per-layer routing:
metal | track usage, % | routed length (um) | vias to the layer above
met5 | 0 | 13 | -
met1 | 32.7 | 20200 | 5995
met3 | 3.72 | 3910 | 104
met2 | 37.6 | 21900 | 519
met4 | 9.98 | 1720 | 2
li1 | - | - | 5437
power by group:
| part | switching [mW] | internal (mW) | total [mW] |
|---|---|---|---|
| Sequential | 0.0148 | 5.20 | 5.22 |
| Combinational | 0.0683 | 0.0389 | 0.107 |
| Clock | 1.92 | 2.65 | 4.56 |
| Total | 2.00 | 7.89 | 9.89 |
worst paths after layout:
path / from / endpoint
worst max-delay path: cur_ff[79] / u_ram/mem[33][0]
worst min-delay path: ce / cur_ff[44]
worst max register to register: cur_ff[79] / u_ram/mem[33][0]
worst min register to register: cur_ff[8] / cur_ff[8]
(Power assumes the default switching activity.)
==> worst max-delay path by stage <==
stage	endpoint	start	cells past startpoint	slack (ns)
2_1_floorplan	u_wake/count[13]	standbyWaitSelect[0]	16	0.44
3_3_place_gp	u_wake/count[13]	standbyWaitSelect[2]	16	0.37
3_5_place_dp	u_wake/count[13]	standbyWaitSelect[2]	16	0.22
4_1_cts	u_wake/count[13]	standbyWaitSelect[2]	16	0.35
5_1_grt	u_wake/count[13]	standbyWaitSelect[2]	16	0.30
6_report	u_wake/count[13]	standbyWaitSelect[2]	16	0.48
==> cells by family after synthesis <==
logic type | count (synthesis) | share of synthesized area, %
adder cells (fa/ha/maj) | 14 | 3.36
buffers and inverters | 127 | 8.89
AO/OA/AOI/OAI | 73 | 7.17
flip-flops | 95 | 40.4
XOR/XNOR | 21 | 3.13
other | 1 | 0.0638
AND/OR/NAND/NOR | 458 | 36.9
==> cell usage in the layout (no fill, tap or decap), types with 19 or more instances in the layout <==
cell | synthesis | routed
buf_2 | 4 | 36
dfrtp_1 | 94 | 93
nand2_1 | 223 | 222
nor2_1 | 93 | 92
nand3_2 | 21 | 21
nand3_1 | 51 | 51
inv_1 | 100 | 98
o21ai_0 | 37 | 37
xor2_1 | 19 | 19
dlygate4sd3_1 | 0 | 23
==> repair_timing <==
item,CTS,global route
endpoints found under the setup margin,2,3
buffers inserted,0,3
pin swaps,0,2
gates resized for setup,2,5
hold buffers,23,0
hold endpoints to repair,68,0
**src/design/mrs_consts.svh**
```systemverilog
// timing and threshold constants for the motor roller fault supervisor
`ifndef MRS_CONSTS_SVH
`define MRS_CONSTS_SVH
`define MRS_CLK_HZ          200000000
`define MRS_TICK_MS         1
`define MRS_TICK_CYC        (`MRS_CLK_HZ / 1000 * `MRS_TICK_MS)
`define MRS_ATTEMPT_MS      1000
`define MRS_STALL_PERIOD_MS 3000
`define MRS_STALL_TRIES     10
`define MRS_SLOW_PERIOD_MS  60000
`define MRS_DEV_LIMIT_MS    10000
`define MRS_LOWSPD_WAIT_MS  60000
`define MRS_DEV_PCT         20
`endif

```
**src/design/mrs_pkg.sv**
```systemverilog
// types shared by the motor roller fault supervisor
package mrs_pkg;
    typedef enum logic [2:0] {
        MRS_HOLD,
        MRS_RUN,
        MRS_STALL_TRY,
        MRS_STALL_WAIT,
        MRS_LOW_WAIT,
        MRS_HOT
    } mrs_state_t;
endpackage

```
**src/design/mrs_supervisor.sv**
```systemverilog
// fault supervisor: stall retries, low-speed shutdown, over-temperature, zero-motion hold
`timescale 1ns/1ps
`default_nettype none
`include "mrs_consts.svh"
module mrs_supervisor #(
    parameter int unsigned TICK_CYC       = `MRS_TICK_CYC,
    parameter int unsigned ATTEMPT_MS     = `MRS_ATTEMPT_MS,
    parameter int unsigned STALL_PERIOD_MS = `MRS_STALL_PERIOD_MS,
    parameter int unsigned STALL_TRIES    = `MRS_STALL_TRIES,
    parameter int unsigned SLOW_PERIOD_MS = `MRS_SLOW_PERIOD_MS,
    parameter int unsigned DEV_LIMIT_MS   = `MRS_DEV_LIMIT_MS,
    parameter int unsigned LOWSPD_WAIT_MS = `MRS_LOWSPD_WAIT_MS,
    parameter int unsigned SPD_W          = 16
) (
    input  wire logic             clk_sys,
    input  wire logic             rstn,
    input  wire logic             run_req_pin,
    input  wire logic             blocked_in,
    input  wire logic             motor_hot_in,
    input  wire logic             elec_hot_in,
    input  wire logic [SPD_W-1:0] speed_set,
    input  wire logic [SPD_W-1:0] speed_act,
    output logic                  motor_drive,
    output logic                  hold_brake,
    output logic                  error_out,
    output var mrs_pkg::mrs_state_t state_out
);
    import mrs_pkg::*;

    // sequencer state, timers and the speed band arithmetic
    logic              run_s1_r;
    logic              run_s2_r;
    logic              tick_ms;
    mrs_state_t        state_r;
    logic [31:0]       tmr_r;
    logic [31:0]       dev_tmr_r;
    logic [7:0]        tries_r;
    logic              err_r;
    logic              hot;
    logic              speed_ok;
    logic [SPD_W+6:0]  diff_x100;
    logic [SPD_W+6:0]  lim_x100;

    // run request comes from a pin: two-flop synchroniser before any use
    always_ff @(posedge clk_sys or negedge rstn) begin
        if (!rstn) begin
            run_s1_r <= 1'b0;
            run_s2_r <= 1'b0;
        end else begin
            run_s1_r <= run_req_pin;
            run_s2_r <= run_s1_r;
        end
    end

    // shared ms time base; every timer below advances only on its pulse
    mrs_tick #(
        .TICK_CYC (TICK_CYC)
    ) u_tick (
        .clk_sys (clk_sys),
        .rstn    (rstn),
        .tick_ms (tick_ms)
    );

    // speed within the band: |act - set| * 100 <= set * 20
    // scaling both sides instead of dividing keeps the compare exact and cheap
    always_comb begin
        if (speed_act >= speed_set) begin
            diff_x100 = (SPD_W+7)'(speed_act - speed_set) * (SPD_W+7)'(100);
        end else begin
            diff_x100 = (SPD_W+7)'(speed_set - speed_act) * (SPD_W+7)'(100);
        end
        lim_x100 = (SPD_W+7)'(speed_set) * (SPD_W+7)'(`MRS_DEV_PCT);
    end
    assign speed_ok = (diff_x100 <= lim_x100);
    assign hot      = motor_hot_in | elec_hot_in;

    // deviation timer counts whole ms out of band while driving
    // limitation: the spin-up cycle after entering run may already count one tick
    // the limit is compared in whole ticks, so it trips on the tick that reaches the bound
    always_ff @(posedge clk_sys or negedge rstn) begin
        if (!rstn) begin
            dev_tmr_r <= 32'h0;
        end else if (state_r != MRS_RUN || speed_ok || !run_s2_r) begin
            dev_tmr_r <= 32'h0;
        end else if (tick_ms) begin
            dev_tmr_r <= dev_tmr_r + 32'h1;
        end
    end

    // main sequencer; over-temperature takes precedence over everything
    always_ff @(posedge clk_sys or negedge rstn) begin
        if (!rstn) begin
            state_r <= MRS_HOLD;
            tmr_r   <= 32'h0;
            tries_r <= 8'h0;
            err_r   <= 1'b0;
        end else if (hot) begin
            // hot wins even mid-retry, so the motor never drives while overheated
            state_r <= MRS_HOT;
            err_r   <= 1'b1;
            tmr_r   <= 32'h0;
        end else begin
            case (state_r)
                // idle: counters stay clear so a fresh request starts a new sequence
                MRS_HOLD: begin
                    tmr_r   <= 32'h0;
                    tries_r <= 8'h0;
                    err_r   <= 1'b0;
                    if (run_s2_r) begin
                        state_r <= MRS_RUN;
                    end
                end
                MRS_HOT: begin
                    // cooled: error clears alone, run resumes if still requested
                    err_r   <= 1'b0;
                    tries_r <= 8'h0;
                    state_r <= run_s2_r ? MRS_RUN : MRS_HOLD;
                end
                // a jam also reads as slow, so blockage is checked before the timer
                MRS_RUN: begin
                    if (!run_s2_r) begin
                        state_r <= MRS_HOLD;
                    end else if (blocked_in) begin
                        state_r <= MRS_STALL_WAIT;
                        tmr_r   <= 32'h0;
                    end else if (dev_tmr_r >= 32'(DEV_LIMIT_MS)) begin
                        state_r <= MRS_LOW_WAIT;
                        err_r   <= 1'b1;
                        tmr_r   <= 32'h0;
                    end else if (speed_ok) begin
                        // back in band: fault over, a new jam restarts the count
                        err_r   <= 1'b0;
                        tries_r <= 8'h0;
                    end
                end
                MRS_STALL_WAIT: begin
                    // off phase of the retry cycle, period minus attempt
                    // after the tenth try the long period applies until the jam clears
                    if (!run_s2_r) begin
                        state_r <= MRS_HOLD;
                    end else if (tick_ms) begin
                        if (tmr_r >= 32'((tries_r >= 8'(STALL_TRIES) ? SLOW_PERIOD_MS
                                          : STALL_PERIOD_MS) - ATTEMPT_MS - 1)) begin
                            state_r <= MRS_STALL_TRY;
                            tmr_r   <= 32'h0;
                        end else begin
                            tmr_r <= tmr_r + 32'h1;
                        end
                    end
                end
                // on phase: drive the motor; proper speed without a jam ends the fault
                MRS_STALL_TRY: begin
                    if (!run_s2_r) begin
                        state_r <= MRS_HOLD;
                    end else if (!blocked_in && speed_ok) begin
                        state_r <= MRS_RUN;
                        err_r   <= 1'b0;
                        tries_r <= 8'h0;
                    end else if (tick_ms) begin
                        if (tmr_r >= 32'(ATTEMPT_MS - 1)) begin
                            state_r <= MRS_STALL_WAIT;
                            tmr_r   <= 32'h0;
                            // the count saturates so the long period holds until cleared
                            if (tries_r < 8'(STALL_TRIES)) begin
                                tries_r <= tries_r + 8'h1;
                            end
                            if (tries_r >= 8'(STALL_TRIES - 1)) begin
                                err_r <= 1'b1;
                            end
                        end else begin
                            tmr_r <= tmr_r + 32'h1;
                        end
                    end
                end
                // motor off for the whole wait; the error stays until speed is proper
                MRS_LOW_WAIT: begin
                    if (!run_s2_r) begin
                        state_r <= MRS_HOLD;
                    end else if (tick_ms) begin
                        if (tmr_r >= 32'(LOWSPD_WAIT_MS - 1)) begin
                            state_r <= MRS_RUN;
                            tmr_r   <= 32'h0;
                        end else begin
                            tmr_r <= tmr_r + 32'h1;
                        end
                    end
                end
                // unused codes fall back to the safe holding state
                default: begin
                    state_r <= MRS_HOLD;
                end
            endcase
        end
    end

    // outputs registered; brake engages whenever the synced request is low, whether or not driving
    always_ff @(posedge clk_sys or negedge rstn) begin
        if (!rstn) begin
            motor_drive <= 1'b0;
            hold_brake  <= 1'b1;
            error_out   <= 1'b0;
            state_out   <= MRS_HOLD;
        end else begin
            // hot gates the drive here too, so it drops on the edge that sees it
            motor_drive <= (state_r == MRS_RUN || state_r == MRS_STALL_TRY) && !hot;
            // the hold follows the synced request alone: a hot stop does not brake
            hold_brake  <= !run_s2_r;
            error_out   <= err_r;
            state_out   <= state_r;
        end
    end
endmodule
`default_nettype wire

```
**src/design/mrs_tick.sv**
```systemverilog
// free-running millisecond time base
`timescale 1ns/1ps
`default_nettype none
`include "mrs_consts.svh"
module mrs_tick #(
    parameter int unsigned TICK_CYC = `MRS_TICK_CYC
) (
    input  wire logic clk_sys,
    input  wire logic rstn,
    output logic      tick_ms
);
    logic [31:0] cnt_r;

    // one-cycle enable every TICK_CYC clocks
    always_ff @(posedge clk_sys or negedge rstn) begin
        if (!rstn) begin
            cnt_r   <= 32'h0;
            tick_ms <= 1'b0;
        end else if (cnt_r == 32'(TICK_CYC - 1)) begin
            cnt_r   <= 32'h0;
            tick_ms <= 1'b1;
        end else begin
            cnt_r   <= cnt_r + 32'h1;
            tick_ms <= 1'b0;
        end
    end
endmodule
`default_nettype wire

```
**config.mk**
```make
export PLATFORM = sky130hd
export DESIGN_NAME = mrs_supervisor
export DESIGN_NICKNAME = d
export VERILOG_FILES = /design/src/design/mrs_pkg.sv /design/src/design/mrs_supervisor.sv /design/src/design/mrs_tick.sv
export VERILOG_INCLUDE_DIRS = /design/src /design/src/design
export SDC_FILE = /design/constraint.sdc
export NUM_CORES = 1
export LEC_CHECK = 0
export ABC_AREA = 1
export BUFFER_PORTS_ARGS = -buffer_cell sky130_fd_sc_hd__buf_2
export CORE_MARGIN = 3
export CORE_UTILIZATION = 45
export CTS_CLUSTER_SIZE = 16
export DETAILED_ROUTE_END_ITERATION = 10
export GPL_TIMING_DRIVEN = 0
export PLACE_DENSITY = 0.68
export REMOVE_ABC_BUFFERS = 1
export SLEW_MARGIN = 20
export SYNTH_ARGS = -nofsm -noshare
export SYNTH_HDL_FRONTEND = slang
export SYNTH_SLANG_ARGS = --single-unit
```
**constraint.sdc**
```tcl
create_clock -name clk_sys -period 7.9 [get_ports clk_sys]
set_input_delay 0.395 -clock clk_sys [delete_from_list [all_inputs] [get_ports clk_sys]]
set_output_delay 0.395 -clock clk_sys [all_outputs]
set_load 0.02 [all_outputs]
```
# After elaboration in Yosys (flattened, before gate mapping)
# Index checks and enable logic that the tools add are counted.
# classes
add_sub_neg	8
mul	3
magnitude_cmp	9
n_eq_ne	37
muxes	59
bitwise_logic	2
reduce_logical	18
# op_table
op	n
$mux W32	17
$pmux W32 S5	1
$add A32 B1 Y32 const B	3
$mux W8	9
$mul A23 B5 Y21 const B	2
$mux W3	15
$sub A16 B16 Y17	2
$eq A32 B18 Y1 const B	1
$ge A32 B10 Y1 const B	1
$ge A32 B14 Y1 const B	1
$ge A32 B16 Y1 const B	1
$ge A32 B32 Y1	1
$ne A3 B3 Y1 const B	9
$ne A4 B4 Y1 const B	6
$pmux W8 S3	1
$le A23 B21 Y1	1
$mux W23	1
$reduce_and A10 Y1	2
$mul A16 B3 Y19 const B	1
$pmux W3 S6	1
$sub A17 B2 Y18 const B	1
$sub A16 B10 Y17 const B	1
$ge A16 B16 Y1	1
$ge A8 B4 Y1 const B	2
26 further kinds	55
# word_totals
regBits	117
input_bits	38
output_inout_bits	6
elab_cells	149

# Depth between registers and ports, before layout
# logic_depth
ltp_word	10
depth_mapped	45
ltp_nobuf	43

# Modules after synthesis
# Synthesis repeated with hierarchy kept, for this count alone.
# hier_totals
hier_cells	2053
hier_area_um2	14049.7
# by_module_without_submodules
module	instances	cells_each	area_each_um2	seq_area_each_um2
mrs_supervisor	1	1762	12056.6	2103.3
mrs_tick	1	291	1993.2	825.8

# Worst setup path before layout
# Ideal clock, no wire load.
# synth_path
path_type	input to register
start	input port speed_set[5]
end	register tries_r[2]
setup_ns	0.118
arrival_time_ns	5.669
required_ns	7.782
slack_ns	2.113
cell_stages	40
n_path_buf	2
path_cell_list	inv_1 ha_1 buf_2 nand2_1 nor2_1 inv_1 o21ai_0 nand2_1 nand2_1 xor2_1 inv_1 ha_1 ha_1 inv_1 fa_1 inv_1 ha_1 nand2_1 [... 4 more ...] inv_1 a31oi_1 nor2_1 o21ai_0 inv_1 ha_1 nand2_1 nor4_1 nand4_1 nand2_1 nand3_2 nand2_1 inv_2 o21ai_1 nand2_1 buf_6 nand2_1 o21ai_2
# synth_via
elab_chain_cells	8
elab_cells_between_ends	17
classes_between	2 x add/sub; 3 x mul; 2 x order compare; 4 x eq/ne; 4 x mux; 2 x reduce/logical
# synth_lines
item	line	text
from (decl)	mrs_supervisor.sv:21	input wire logic [SPD_W-1:0] speed_set,
$sub A16 B16 Y17, on equally long branches	mrs_supervisor.sv:70, mrs_supervisor.sv:68	
$mul A23 B5 Y21, on equally long branches	mrs_supervisor.sv:70, mrs_supervisor.sv:68	
$mux W23	mrs_supervisor.sv:67	if (speed_act >= speed_set) begin
$le A23 B21 Y1 (*)	mrs_supervisor.sv:74	assign speed_ok = (diff_x100 <= lim_x100);
$logic_and A1 B1 Y1	mrs_supervisor.sv:155	end else if (!blocked_in && speed_ok) begin
$mux W8	mrs_supervisor.sv:155	
$mux W8	mrs_supervisor.sv:153	if (!run_s2_r) begin
$pmux W8 S3	mrs_supervisor.sv:103	case (state_r)
to (signal assigned)	mrs_supervisor.sv:165	tries_r <= tries_r + 8'h1;
to (decl)	mrs_supervisor.sv:37	logic [7:0] tries_r;
# Every way passes the cells marked *; elsewhere a longest branch is shown, timed or not. The select of a mux whose other input is x is not followed.
# A chain may end at the register's enable or synchronous reset.

# Worst setup path in the final report
# layout_path
start	input port speed_act[0]
end	register tmr_r[1]
# layout_via
elab_chain_cells	7
elab_cells_between_ends	10
classes_between	2 x add/sub; 2 x mul; 2 x order compare; 1 x eq/ne; 1 x mux; 2 x reduce/logical
# layout_lines
item	line	text
from (decl)	mrs_supervisor.sv:22	input wire logic [SPD_W-1:0] speed_act,
$sub A16 B16 Y17, on equally long branches	mrs_supervisor.sv:70, mrs_supervisor.sv:68	
$mul A23 B5 Y21, on equally long branches	mrs_supervisor.sv:70, mrs_supervisor.sv:68	
$mux W23 (*)	mrs_supervisor.sv:67	
$le A23 B21 Y1 (*)	mrs_supervisor.sv:74	
$logic_and A1 B1 Y1 (*)	mrs_supervisor.sv:155	
$ne A3 B3 Y1 (no source line) (*)	--	
$reduce_and A10 Y1 (no source line) (*)	--	
to (signal assigned)	mrs_supervisor.sv:147	tmr_r <= tmr_r + 32'h1;
to (signal assigned)	mrs_supervisor.sv:171	tmr_r <= tmr_r + 32'h1;
to (signal assigned)	mrs_supervisor.sv:184	tmr_r <= tmr_r + 32'h1;
to (decl)	mrs_supervisor.sv:35	logic [31:0] tmr_r;
# Every way passes the cells marked *; elsewhere a longest branch is shown, timed or not.

==> summary.txt <==
STA
  • Fin. Hold Viols: 2
  • Worst slew margin: 0.410
  • Final setup violation count: 0
  • Max Slew Vio Count: 0
  • Clock skew: 0.00730 ns
  • Max Fclk: ~0.14 GHz
  • Final period utilization: 0.905
  • RSZ-0062 raised after global routing: no
  • Worst Tran Pin Value: 0.878 ns
  • WHS: -0.00213 ns
  • Setup TNS: 0 ns
  • Fin crit period: 7.15 ns

Yosys
  • Post-synthesis cell area: 13400 µm²
  • Synth unique cells: 60
  • Syn Inst Count: 1853
  • Ys Warns: 0
  • Top FF cell, synth: dfrtp_1
  • Synth Register Bits: about 120
  • Async SR Flop Fraction: 1.00
  • Number of enable flip-flop cells after synthesis: 0
  • Syn avg cell area: 7.23 µm²
  • Register area share after synthesis: 0.219

Setup path
  • CP required: 8.18 ns
  • CP max stage cell: fa_1
  • Worst EP arrival: approximately 7.4 ns
  • Crit-path leading delay family: simple AND/OR/NAND/NOR gates
  • Worst path most repeated cell: nand2_1
  • Worst Path Max Fanout: 30
  • Crit. End Element: flip-flop
  • Critical path buffers and inverters: 10
  • CP Class: primary input to flip-flop
  • Largest stage delay, worst path: 0.49 ns
  • Worst Setup Start Kind: primary input

Power
  • Leak: 7.70 nW
  • Cell Pwr Density: 309 nW/µm²
  • VDD IR-drop max: approximately 0.22 mV

Drt
  • Drt total wl: approximately 32000 µm
  • First drt pass iteration count: 6
  • Avg WL per Cell: 14.0 µm
  • 1st-iter DRT viols: 723
  • Post-route ant nets: 0
  • Drt drc: 0
  • Vias post-DR: 11700
  • Vias per cell: 5.11

Floorplan
  • Die Y: ~180 µm
  • Num rows: 62
  • Starting density of the core: 0.461
  • IO Pins: 44
  • Die X-Extent: ~180 µm
  • Core Region: 29000 µm²
  • Die area: 31900 µm²

Placement
  • GPL Wtd Cong: approximately 0.94
  • PortBufs: 43
  • HPWL Detailed: 26100 µm

Clock tree
  • CTS tree: done
  • Root Buffer: clkbuf_16
  • Total CTS buffers: 17
  • Post-CTS Setup Repair Bufs: 0
  • Clk slew on worst S/H paths: 0.06 ns
  • Clock Latency Late Sink: 0.42 ns
  • Clock Sinks: 117
  • CTS Buffer Depth: 2
  • H-tree depth: 4

Global route
  • Tot GR Track Use: 0.206
  • First-pass GRT wire length: 54500 µm
  • Pin count of the biggest net entering global routing: 73
  • Vias in the first global route: 11400
  • GRT overflow: 0
  • Initial antenna violation count: 1

Flow run
  • Max-Cap Viols: 0

Final layout
  • Highest-count cells in the layout ignoring fill and taps: 380 x inv_1, 332 x nand2_1, 192 x ha_1
  • Syn-to-layout area delta: 8.51%
  • Layout Nets: between 2000 and 2500
  • Final Util: 0.501
  • Commonest non-fill, non-tap cell in the layout: inv_1
  • Layout cells sized above 1: 0.0759
  • Fill cell count: 2851
  • Ant. Diodes: 0

Run status
  • Status: complete, but fails checks
  • Failing checks: negative hold slack

Hold path
  • Hold Path Class: primary input to asynchronous set/reset pin
[synthesized netlist by cell type (all sizes together) (15+ instances only)]
cell type | n | area [µm²]
a21oi | 106 | 534
a31oi | 15 | 93.8
buf | 22 | 161
dfrtp | 116 | 2900
fa | 29 | 581
ha | 192 | 2400
inv | 388 | 1460
nand2 | 348 | 1350
nand3 | 92 | 480
nand4 | 31 | 200
nor2 | 144 | 561
nor3 | 53 | 295
nor4 | 27 | 190
o21ai | 86 | 475
xnor2 | 30 | 263
xor2 | 91 | 797
[flip-flops by register name, indices dropped and copies added, names as in the netlist]
register	flops
run_s2_r	1
hold_brake	1
motor_drive	1
err_r	1
error_out	1
dev_tmr_r	32
state_r	3
tries_r	8
tmr_r	32
state_out	3
run_s1_r	1
u_tick.tick_ms	1
u_tick.cnt_r	32
[per-layer routing]
layer	global-route usage	wire length, µm	part of all wire
met1	0.265	14700	0.46
met5	0	13	0.00041
met4	0.0526	570	0.018
met2	0.368	15600	0.49
met3	0.0232	1010	0.032
[report_power, final]
part	switching [mW]	total (mW)	leakage, nW	internal [mW]
Sequential	0.00552	0.612	1.59	0.606
Clock	0.285	0.744	0.270	0.459
Combinational	1.94	3.13	5.84	1.19
Total	2.23	4.49	7.70	2.26
[final timing paths]
kind | startpoint | end | slack (ns) | cells past startpoint
setup reg to reg | tries_r[0] | tmr_r[5] | 4.32 | 18
min in group clk_sys | run_req_pin | run_s1_r | 0.10 | 1
setup / recovery | speed_act[0] | tmr_r[1] | 0.75 | 41
hold / removal | rstn | u_tick.cnt_r[27] | -0.002 | 1
max in group asynchronous | rstn | tmr_r[0] | 7.24 | 2
hold reg to reg | run_s1_r | run_s2_r | 0.39 | 0
[stage by stage]
step                      std cells  power, mW  area [µm²]  setup slack (ns)
after CTS                      2282       4.50       14500             0.406
after global placement         2249       3.65       13900             0.113
after global routing           2282       5.02       14500            0.0770
after floorplan                1822       3.02       13200              1.72
after detailed placement       2250       3.73       13900            0.0138
final                          2282       4.49       14500             0.747
[kinds of logic after synthesis]
logic type / share of synthesized area
AOI/OAI and AO/OA: 0.111
xor gates and xnor gates: 0.0792
adders and majority gates: 0.223
buffers and inverters: 0.123
DFF: 0.219
muxes: 0.00645
and+or+nand+nor: 0.239
[timing repair]
item / CTS / global route
endpoints found under the hold margin: 0 / 0
hold buffers: 0 / 0
gates resized for setup: 0 / 2
setup endpoints to repair: 0 / 23
[final cells by class]
class                      instances  area [µm²]  share of cell area
multi-input combinational       1317        8840               0.609
sequential                       117        2930               0.202
tap                              384         480              0.0331
inverter                         388        1460               0.100
clock buffer                      22         474              0.0326
timing repair buffer              44         249              0.0171
clock inverter                    10        96.3             0.00663
Note: power is estimated with default switching activity, not from simulation.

▸ Work to complete
Based on the entries above, please count how many lines contain the string "routed", and reply with the figure only.

▸ Your response
2